Water, the indispensable element for human existence, has been and continues to be the organizing principle of human living arrangements. Communities evolved around the source of the water. Water wells naturally drew people around them. These wells compelled communities to negotiate among themselves how they would live harmoniously and how they would responsibly consume this indispensable resource – water. Hydraulic despotism (Karl Wittfogel) is very much part of the human experience, then when societies were evolving along the rivers and now when the “powers to be” build water dams.
Regarding water resources, which are subject to the vagaries of nature, people deal with all the evolving dynamics of human living in a community. In our 2017 Winter Session visit to China the graduate students of the International Communication program visited the city of Beijing, which is a good example of the evolution of an ancient city into an old city, then into a modern city, and subsequently into a hyper-modern city. Our visit to the Beijing Hutongs was eloquently fascinating. We attempted to understand the place of hutongs in the Beijing “polis,” then and now, and its role in shaping communities and the living arrangements in general.
Our conversations with the current residents in these hutongs indicate that the consumption of water factor led either for community members to live amicably or engage in interminable internecine low-level warfare. Water wells call everyone to order. Historically, life flourished in these hutongs, which created private spaces in the residential quarters and public space in the narrow network of alleys. The narrow alleys fostered familiarity, camaraderie and a sense of community (the transforming power of space).
Currently, most of these hutongs are becoming casualties of modernization. Modernization has re-shaped people’s understanding of what is the Aristotelian “good life” and how to live and experience the “good life.” The present degradation of hutongs in Beijing is intentional as they have been designated as “slums.” Nonetheless, there are faint efforts to revitalize and re-brand these historical hutongs, especially by those who begin to develop an awareness of sustainability of the product of modernization. The “smart cities” are the new dream and epicenter of the modernized communities.
Every technological development has reorganized human communities, including the hutongs (technology of water harnessing). To a large extent humans have adapted to technology and what it has to offer to people. Smart cities are first and foremost hubs of economic productivity and secondarily places for living, where a sense of community may be absent. While the designed spaces in hutong called for a sense of community, the designed spaces of mart cities invite individualism where external agents organize special events for the residents to congregate and have a “good time.” Hutongs hinge around water, the smart cities hinge on electricity, ICT, engineering innovations, where the notion of interdependence has morphed into self-sufficiency.
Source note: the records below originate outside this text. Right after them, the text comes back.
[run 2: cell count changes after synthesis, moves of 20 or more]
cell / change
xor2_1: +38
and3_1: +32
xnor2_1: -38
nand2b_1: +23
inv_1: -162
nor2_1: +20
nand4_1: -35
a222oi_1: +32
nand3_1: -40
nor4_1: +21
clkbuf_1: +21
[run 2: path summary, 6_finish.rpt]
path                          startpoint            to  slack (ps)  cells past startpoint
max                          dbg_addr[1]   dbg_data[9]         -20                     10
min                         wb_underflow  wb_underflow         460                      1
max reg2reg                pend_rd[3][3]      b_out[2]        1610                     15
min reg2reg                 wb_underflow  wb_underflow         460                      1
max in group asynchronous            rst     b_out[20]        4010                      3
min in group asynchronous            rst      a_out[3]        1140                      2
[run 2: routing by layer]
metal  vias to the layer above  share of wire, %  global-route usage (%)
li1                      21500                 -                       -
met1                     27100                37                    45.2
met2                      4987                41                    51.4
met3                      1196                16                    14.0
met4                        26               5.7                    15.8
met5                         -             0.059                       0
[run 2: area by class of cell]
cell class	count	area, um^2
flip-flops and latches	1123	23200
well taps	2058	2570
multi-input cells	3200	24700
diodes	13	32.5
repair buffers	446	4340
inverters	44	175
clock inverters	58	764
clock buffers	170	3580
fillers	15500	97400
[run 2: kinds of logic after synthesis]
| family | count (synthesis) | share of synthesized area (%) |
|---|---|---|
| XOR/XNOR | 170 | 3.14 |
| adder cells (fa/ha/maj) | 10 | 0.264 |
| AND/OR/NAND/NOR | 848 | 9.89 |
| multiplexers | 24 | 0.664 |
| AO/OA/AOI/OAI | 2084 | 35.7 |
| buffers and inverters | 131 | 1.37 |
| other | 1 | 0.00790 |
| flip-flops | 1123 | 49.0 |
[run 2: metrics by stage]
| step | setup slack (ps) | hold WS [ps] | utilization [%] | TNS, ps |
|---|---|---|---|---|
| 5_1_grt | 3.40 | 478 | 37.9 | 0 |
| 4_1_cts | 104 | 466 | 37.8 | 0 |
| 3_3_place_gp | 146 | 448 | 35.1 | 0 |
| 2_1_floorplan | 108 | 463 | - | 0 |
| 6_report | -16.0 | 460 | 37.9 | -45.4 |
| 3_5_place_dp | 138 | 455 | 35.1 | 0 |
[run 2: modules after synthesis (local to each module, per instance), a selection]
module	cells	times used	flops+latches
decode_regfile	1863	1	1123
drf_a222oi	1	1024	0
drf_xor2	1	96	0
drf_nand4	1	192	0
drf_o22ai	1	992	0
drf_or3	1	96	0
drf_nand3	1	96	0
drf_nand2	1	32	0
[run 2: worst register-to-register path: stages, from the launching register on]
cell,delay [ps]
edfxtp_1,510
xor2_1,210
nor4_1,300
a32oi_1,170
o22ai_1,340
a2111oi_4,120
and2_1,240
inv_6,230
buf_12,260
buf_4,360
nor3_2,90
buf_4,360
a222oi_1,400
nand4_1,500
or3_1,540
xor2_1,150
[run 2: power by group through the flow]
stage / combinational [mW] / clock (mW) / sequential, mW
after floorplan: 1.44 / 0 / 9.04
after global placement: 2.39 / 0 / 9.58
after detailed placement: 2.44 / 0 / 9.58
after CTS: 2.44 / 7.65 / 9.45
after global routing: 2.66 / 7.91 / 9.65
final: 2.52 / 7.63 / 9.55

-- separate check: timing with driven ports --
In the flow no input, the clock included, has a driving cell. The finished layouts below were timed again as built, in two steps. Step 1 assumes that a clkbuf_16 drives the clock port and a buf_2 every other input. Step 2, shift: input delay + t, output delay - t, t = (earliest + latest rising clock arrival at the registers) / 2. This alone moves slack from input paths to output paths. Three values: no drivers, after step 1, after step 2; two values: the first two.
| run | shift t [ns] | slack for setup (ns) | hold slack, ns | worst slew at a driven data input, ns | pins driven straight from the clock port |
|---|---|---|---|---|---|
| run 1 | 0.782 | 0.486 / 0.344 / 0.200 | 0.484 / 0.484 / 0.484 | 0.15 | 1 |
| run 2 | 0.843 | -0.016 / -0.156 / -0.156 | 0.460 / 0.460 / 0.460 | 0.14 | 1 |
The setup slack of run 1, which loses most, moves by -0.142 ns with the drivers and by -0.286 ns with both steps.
Smart cities are turbo-engines of modern economies and of extravagant consumption. Do they foster a sense of community? Are smart cities sustainable? In hutongs the courtyard houses brought the family together, and the network of the narrow alleyways brought the community together to live life outside, where unplanned self-generated amusement erupted in its glory. The smart cities, the engines of economic wealth and yardsticks of nations’ prosperity, with vertical living arrangements, connected but isolated, where self-sufficient individuals amuse themselves to death (Postman); they mill around in a soulless architectural environment in anonymity with the assistance of digital technology.
Indeed, as the medieval saying goes, divina natura dedit agros, ars humana aedificavit urbes. (God made country, and the handiwork of human beings made the town).